ACTION ITEM - All lines before the one containing "depth (start not", plus that line itself, are to be printed exactly as they appear below.

[[ INPUT MATERIAL, beginning ]]

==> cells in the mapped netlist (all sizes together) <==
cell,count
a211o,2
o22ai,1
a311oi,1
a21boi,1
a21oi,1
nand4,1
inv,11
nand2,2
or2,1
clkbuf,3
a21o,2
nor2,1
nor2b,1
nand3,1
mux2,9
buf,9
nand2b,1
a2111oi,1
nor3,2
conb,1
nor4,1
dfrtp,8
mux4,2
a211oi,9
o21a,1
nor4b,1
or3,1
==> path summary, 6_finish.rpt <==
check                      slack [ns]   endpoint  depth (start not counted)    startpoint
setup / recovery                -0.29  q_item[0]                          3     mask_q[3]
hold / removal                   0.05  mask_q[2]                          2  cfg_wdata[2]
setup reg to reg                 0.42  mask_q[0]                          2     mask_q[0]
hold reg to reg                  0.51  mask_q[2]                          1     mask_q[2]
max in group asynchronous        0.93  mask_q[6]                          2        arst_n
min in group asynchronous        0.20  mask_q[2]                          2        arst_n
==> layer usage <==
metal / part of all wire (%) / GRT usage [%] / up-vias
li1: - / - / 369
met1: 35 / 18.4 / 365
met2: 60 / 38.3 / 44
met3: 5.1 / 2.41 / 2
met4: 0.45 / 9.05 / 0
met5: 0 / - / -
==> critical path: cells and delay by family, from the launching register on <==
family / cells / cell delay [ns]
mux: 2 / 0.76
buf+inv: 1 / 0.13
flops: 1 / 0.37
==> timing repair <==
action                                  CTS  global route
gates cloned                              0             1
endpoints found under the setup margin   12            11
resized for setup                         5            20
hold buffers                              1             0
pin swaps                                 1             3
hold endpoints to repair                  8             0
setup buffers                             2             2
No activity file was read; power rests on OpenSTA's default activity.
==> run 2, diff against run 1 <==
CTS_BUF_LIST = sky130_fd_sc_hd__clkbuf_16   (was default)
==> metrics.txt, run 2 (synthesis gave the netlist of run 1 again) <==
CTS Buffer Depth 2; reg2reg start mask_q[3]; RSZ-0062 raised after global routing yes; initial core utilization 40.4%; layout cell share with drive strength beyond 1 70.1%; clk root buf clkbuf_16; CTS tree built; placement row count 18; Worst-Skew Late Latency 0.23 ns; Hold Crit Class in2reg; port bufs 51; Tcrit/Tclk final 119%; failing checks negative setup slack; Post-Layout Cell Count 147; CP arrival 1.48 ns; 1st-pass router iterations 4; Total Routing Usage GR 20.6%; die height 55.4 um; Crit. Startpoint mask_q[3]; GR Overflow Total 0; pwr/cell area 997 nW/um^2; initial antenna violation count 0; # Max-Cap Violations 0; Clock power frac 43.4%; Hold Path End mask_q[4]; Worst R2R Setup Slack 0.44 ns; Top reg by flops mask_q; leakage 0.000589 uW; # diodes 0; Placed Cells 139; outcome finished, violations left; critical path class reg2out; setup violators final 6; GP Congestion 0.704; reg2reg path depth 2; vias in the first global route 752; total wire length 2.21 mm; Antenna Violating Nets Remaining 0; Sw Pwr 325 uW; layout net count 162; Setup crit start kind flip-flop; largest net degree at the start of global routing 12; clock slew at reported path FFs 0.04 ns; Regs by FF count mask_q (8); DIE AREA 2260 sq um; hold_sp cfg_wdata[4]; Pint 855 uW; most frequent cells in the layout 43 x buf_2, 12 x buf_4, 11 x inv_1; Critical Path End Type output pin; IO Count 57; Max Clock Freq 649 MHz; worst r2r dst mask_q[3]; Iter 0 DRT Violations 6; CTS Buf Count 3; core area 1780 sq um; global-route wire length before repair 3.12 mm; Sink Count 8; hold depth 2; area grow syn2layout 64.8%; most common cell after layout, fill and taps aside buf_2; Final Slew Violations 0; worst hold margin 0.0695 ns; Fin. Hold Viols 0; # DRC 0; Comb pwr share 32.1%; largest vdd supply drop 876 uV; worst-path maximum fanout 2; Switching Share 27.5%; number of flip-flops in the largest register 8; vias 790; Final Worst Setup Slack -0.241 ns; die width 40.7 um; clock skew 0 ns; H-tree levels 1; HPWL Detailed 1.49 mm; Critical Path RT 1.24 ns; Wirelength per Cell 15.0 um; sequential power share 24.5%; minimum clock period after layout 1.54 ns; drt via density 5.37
### src/mktw_pkg.sv
// Shared types and fixed-point constants for the mean kinetic temperature window block.
`default_nettype none
package mktw_pkg;

	// Temperature limits and Kelvin offset, Q8.8
	localparam logic signed [63:0] T_MIN    = -64'sd12800;
	localparam logic signed [63:0] T_MAX    = 64'sd38400;
	localparam logic [63:0]        KELV_OFS = 64'd69888;

	// 40*log2(e) in Q32 and (80/R)*log2(e) in Q16 moved up to Q40
	localparam logic signed [63:0] A_Q32  = 64'sd247853120749;
	localparam logic [63:0]        B_NUM  = 64'd909724271 << 24;
	localparam logic [31:0]        LN2_Q32 = 32'd2977044472;
	localparam logic [32:0]        ONE_Q32 = 33'h1_0000_0000;
	localparam logic [63:0]        Y_BIAS  = 64'h10_0000_0000;

	// Taylor order of the exponential and quotient widths used by the divider
	localparam logic [3:0] TAYLOR_ORDER = 4'd12;
	localparam logic [6:0] QBITS_RECIP  = 7'd56;
	localparam logic [6:0] QBITS_TERM   = 7'd33;
	localparam logic [6:0] QBITS_FULL   = 7'd64;

	// Classified item passed from front to back
	typedef struct packed {
		logic [2:0]         sensor;
		logic signed [16:0] temp;
		logic               in_range;
		logic               mkt;
	} item_t;

	// Divider request and response
	typedef struct packed {
		logic        start;
		logic [63:0] num;
		logic [63:0] den;
		logic [6:0]  bits;
	} div_req_t;

	typedef struct packed {
		logic        done;
		logic [63:0] quo;
	} div_rsp_t;

endpackage
`default_nettype wire

### src/mktw_queue.sv
// Two-entry queue that decouples the front from the back.
`default_nettype none
module mktw_queue import mktw_pkg::*; (
	input  wire logic  clk,
	input  wire logic  arst_n,
	input  wire logic  push,
	input  wire item_t wdata,
	output logic       full,
	input  wire logic  pop,
	output logic       empty,
	output item_t      rdata
);
	localparam int QDEPTH = 2;
	localparam int PW = $clog2(QDEPTH);

	item_t          buf_q [QDEPTH];
	logic [PW-1:0]  wp_q, rp_q;
	logic [PW:0]    cnt_q;
	logic           do_push, do_pop;

	assign full    = (cnt_q == (PW+1)'(QDEPTH));
	assign empty   = (cnt_q == '0);
	assign do_push = push && !full;
	assign do_pop  = pop && !empty;
	assign rdata   = buf_q[rp_q];

	// Advance pointers and count
	always_ff @(posedge clk or negedge arst_n) begin
		if (!arst_n) begin
			wp_q  <= '0;
			rp_q  <= '0;
			cnt_q <= '0;
		end else begin
			if (do_push) wp_q <= wp_q + 1'b1;
			if (do_pop)  rp_q <= rp_q + 1'b1;
			cnt_q <= cnt_q + (PW+1)'(do_push) - (PW+1)'(do_pop);
		end
	end

	// Hold the item
	always_ff @(posedge clk) begin
		if (do_push) buf_q[wp_q] <= wdata;
	end
endmodule
`default_nettype wire
==> src/sv/lft_pkg.sv <==
// Package: shared types, byte kind codes and defaults for the LIN frame transmitter.
package lft_pkg;

    localparam int BREAK_BYTES_DEF = 3;
    localparam int QUEUE_DEPTH_DEF = 2;

    localparam logic [7:0] SYNC_BYTE  = 8'h55;
    localparam logic [7:0] BREAK_BYTE = 8'h00;

    typedef enum logic [2:0] {
        KIND_BREAK = 3'd0,
        KIND_SYNC  = 3'd1,
        KIND_PID   = 3'd2,
        KIND_DATA  = 3'd3,
        KIND_CSUM  = 3'd4
    } byte_kind_t;

    typedef struct packed {
        logic       start_frame;
        logic       end_frame;
        logic [5:0] frame_id;
        logic [7:0] data_byte;
    } lft_in_t;

    typedef struct packed {
        logic [7:0] line_byte;
        logic [2:0] byte_kind;
        logic       run_last;
    } lft_out_t;

    // One queued job: a header run or a single data byte, with optional checksum
    typedef struct packed {
        logic       is_header;
        logic [7:0] body_byte;
        logic [7:0] csum_byte;
        logic       has_csum;
    } lft_job_t;

endpackage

[[ INPUT MATERIAL, end ]]

EXPECTED ANSWER -
==> cells in the mapped netlist (all sizes together) <==
cell,count
a211o,2
o22ai,1
a311oi,1
a21boi,1
a21oi,1
nand4,1
inv,11
nand2,2
or2,1
clkbuf,3
a21o,2
nor2,1
nor2b,1
nand3,1
mux2,9
buf,9
nand2b,1
a2111oi,1
nor3,2
conb,1
nor4,1
dfrtp,8
mux4,2
a211oi,9
o21a,1
nor4b,1
or3,1
==> path summary, 6_finish.rpt <==
check                      slack [ns]   endpoint  depth (start not counted)    startpoint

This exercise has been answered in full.